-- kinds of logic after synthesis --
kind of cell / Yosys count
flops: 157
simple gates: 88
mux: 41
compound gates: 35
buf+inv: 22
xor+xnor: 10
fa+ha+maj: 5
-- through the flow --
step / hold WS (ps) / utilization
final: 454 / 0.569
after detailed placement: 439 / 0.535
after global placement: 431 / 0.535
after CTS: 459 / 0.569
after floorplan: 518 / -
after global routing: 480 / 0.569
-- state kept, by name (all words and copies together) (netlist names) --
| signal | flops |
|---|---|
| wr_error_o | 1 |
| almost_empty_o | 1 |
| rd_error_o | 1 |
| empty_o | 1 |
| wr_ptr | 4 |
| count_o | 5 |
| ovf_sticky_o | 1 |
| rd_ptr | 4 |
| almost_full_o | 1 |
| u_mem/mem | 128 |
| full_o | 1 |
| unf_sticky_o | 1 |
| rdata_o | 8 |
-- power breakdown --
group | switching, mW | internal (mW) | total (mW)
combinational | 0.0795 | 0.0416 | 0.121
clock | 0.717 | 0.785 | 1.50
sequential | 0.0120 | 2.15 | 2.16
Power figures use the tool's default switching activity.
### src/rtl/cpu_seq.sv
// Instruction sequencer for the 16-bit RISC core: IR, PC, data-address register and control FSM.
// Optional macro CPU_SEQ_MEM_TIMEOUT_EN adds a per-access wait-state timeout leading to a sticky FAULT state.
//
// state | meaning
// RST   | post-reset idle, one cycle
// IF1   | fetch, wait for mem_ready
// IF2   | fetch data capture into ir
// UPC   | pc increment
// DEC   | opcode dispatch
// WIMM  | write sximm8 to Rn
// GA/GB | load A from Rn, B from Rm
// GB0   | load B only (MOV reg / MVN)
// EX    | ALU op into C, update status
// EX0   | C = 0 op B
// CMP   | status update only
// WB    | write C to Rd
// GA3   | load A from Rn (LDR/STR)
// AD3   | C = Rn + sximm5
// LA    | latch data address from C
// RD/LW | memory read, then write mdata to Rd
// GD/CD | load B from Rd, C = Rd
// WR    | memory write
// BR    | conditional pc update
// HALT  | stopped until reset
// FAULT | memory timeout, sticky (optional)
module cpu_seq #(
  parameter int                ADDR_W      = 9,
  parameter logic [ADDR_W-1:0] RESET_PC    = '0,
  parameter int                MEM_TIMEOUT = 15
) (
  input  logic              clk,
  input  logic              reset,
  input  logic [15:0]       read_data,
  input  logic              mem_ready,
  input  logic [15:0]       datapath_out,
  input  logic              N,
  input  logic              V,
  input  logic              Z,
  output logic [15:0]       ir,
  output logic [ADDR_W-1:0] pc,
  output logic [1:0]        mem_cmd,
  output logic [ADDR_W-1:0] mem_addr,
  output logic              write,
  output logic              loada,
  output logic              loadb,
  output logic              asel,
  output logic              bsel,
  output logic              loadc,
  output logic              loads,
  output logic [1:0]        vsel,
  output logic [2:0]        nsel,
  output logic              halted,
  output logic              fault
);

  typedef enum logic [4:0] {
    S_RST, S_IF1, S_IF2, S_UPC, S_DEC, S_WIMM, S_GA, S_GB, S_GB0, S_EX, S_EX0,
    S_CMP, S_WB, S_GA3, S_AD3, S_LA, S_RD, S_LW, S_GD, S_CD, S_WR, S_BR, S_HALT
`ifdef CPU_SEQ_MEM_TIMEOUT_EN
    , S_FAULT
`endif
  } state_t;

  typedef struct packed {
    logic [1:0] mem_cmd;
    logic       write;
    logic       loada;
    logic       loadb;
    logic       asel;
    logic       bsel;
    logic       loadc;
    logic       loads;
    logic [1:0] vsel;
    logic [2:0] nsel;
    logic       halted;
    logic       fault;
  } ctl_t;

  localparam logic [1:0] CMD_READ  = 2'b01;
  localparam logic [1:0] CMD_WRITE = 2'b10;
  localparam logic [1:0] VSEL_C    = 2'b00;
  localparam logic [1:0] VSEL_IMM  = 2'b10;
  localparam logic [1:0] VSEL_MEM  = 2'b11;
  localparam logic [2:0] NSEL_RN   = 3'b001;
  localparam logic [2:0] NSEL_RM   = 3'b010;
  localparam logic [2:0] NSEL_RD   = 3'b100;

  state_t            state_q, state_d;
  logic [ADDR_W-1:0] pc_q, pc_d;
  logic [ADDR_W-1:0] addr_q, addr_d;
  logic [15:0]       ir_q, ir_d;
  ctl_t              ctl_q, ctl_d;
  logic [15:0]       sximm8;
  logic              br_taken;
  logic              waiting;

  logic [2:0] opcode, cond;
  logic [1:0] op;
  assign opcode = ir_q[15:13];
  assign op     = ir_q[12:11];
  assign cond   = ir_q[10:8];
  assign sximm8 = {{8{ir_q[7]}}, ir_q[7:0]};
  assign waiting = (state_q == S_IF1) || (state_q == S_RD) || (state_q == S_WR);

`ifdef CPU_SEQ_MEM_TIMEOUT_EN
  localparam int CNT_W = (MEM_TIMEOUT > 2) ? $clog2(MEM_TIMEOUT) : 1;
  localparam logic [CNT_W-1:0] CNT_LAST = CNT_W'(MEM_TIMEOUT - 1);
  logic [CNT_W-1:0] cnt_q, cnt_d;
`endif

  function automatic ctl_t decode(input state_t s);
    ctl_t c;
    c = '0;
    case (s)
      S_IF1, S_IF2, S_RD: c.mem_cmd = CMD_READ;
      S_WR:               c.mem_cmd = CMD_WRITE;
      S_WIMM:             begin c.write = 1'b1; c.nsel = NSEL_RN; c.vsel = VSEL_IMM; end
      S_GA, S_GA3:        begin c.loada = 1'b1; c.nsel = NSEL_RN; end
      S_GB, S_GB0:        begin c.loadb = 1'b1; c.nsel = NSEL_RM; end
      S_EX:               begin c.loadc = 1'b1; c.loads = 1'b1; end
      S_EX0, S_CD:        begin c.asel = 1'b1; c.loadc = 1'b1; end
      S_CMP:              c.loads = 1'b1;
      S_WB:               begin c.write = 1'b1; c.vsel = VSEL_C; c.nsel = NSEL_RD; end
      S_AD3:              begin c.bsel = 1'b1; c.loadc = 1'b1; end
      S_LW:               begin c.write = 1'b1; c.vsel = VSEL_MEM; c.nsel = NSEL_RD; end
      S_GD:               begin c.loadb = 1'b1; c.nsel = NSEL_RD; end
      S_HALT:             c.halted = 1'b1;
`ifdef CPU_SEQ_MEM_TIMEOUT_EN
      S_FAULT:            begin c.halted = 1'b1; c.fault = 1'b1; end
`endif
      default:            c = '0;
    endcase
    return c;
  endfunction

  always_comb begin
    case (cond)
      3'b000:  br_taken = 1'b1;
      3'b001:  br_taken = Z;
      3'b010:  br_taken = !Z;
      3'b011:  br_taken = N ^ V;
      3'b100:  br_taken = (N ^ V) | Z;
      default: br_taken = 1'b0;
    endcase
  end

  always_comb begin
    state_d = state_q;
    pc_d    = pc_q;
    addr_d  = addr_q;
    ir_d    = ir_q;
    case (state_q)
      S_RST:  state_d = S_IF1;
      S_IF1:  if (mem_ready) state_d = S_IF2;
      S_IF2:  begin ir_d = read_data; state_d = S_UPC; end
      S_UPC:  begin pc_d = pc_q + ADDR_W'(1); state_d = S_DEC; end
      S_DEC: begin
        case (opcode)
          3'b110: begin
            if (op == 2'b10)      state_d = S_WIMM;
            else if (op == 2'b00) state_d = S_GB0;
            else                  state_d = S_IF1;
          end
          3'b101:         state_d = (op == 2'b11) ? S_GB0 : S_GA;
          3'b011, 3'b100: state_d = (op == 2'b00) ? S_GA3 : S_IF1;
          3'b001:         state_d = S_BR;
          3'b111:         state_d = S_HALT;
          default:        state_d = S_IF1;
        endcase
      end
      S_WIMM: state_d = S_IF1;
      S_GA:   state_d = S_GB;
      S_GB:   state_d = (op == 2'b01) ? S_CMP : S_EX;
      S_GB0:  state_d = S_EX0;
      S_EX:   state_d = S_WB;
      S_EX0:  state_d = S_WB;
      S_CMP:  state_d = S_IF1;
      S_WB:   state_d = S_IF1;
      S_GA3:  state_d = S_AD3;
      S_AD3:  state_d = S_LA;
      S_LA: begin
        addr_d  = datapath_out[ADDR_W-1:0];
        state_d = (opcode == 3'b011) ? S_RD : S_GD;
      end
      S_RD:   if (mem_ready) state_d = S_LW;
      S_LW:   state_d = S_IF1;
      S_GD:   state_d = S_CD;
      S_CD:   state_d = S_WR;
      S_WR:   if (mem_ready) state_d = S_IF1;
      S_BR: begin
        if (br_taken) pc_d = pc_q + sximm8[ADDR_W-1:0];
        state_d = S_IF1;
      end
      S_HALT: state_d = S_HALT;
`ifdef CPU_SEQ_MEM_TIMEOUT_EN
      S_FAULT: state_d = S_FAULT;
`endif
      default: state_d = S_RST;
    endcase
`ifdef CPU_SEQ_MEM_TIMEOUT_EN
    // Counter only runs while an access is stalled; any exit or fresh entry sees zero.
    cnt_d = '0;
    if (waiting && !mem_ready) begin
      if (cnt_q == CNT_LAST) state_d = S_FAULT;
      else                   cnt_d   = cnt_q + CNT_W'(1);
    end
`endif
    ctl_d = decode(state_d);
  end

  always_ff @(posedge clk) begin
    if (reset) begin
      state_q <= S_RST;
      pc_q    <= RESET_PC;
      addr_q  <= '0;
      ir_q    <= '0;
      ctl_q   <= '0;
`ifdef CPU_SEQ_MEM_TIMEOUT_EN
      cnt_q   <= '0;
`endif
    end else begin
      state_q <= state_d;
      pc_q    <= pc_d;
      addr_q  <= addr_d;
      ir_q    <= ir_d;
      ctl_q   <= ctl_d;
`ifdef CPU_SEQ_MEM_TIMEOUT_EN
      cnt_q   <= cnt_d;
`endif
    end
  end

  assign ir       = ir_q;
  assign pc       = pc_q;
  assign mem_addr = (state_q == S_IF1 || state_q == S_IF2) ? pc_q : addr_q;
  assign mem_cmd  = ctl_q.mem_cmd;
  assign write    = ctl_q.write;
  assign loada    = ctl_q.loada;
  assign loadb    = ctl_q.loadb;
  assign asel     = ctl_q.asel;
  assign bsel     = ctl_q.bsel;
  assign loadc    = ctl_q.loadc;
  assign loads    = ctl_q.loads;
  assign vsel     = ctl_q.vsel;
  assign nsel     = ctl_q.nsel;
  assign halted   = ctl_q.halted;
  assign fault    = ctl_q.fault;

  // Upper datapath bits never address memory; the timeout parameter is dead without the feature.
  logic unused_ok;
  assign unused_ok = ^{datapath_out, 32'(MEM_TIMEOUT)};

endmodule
○ ○ ○ ○ ○
#### What the task asks:
Above are some records; copy exactly the lines from the one with "rdata_o | 8 |" through the one with "sequential | 0.0120 | 2.15 | 2.16", both included, and no others.

#### Task output:
| rdata_o | 8 |
-- power breakdown --
group | switching, mW | internal (mW) | total (mW)
combinational | 0.0795 | 0.0416 | 0.121
clock | 0.717 | 0.785 | 1.50
sequential | 0.0120 | 2.15 | 2.16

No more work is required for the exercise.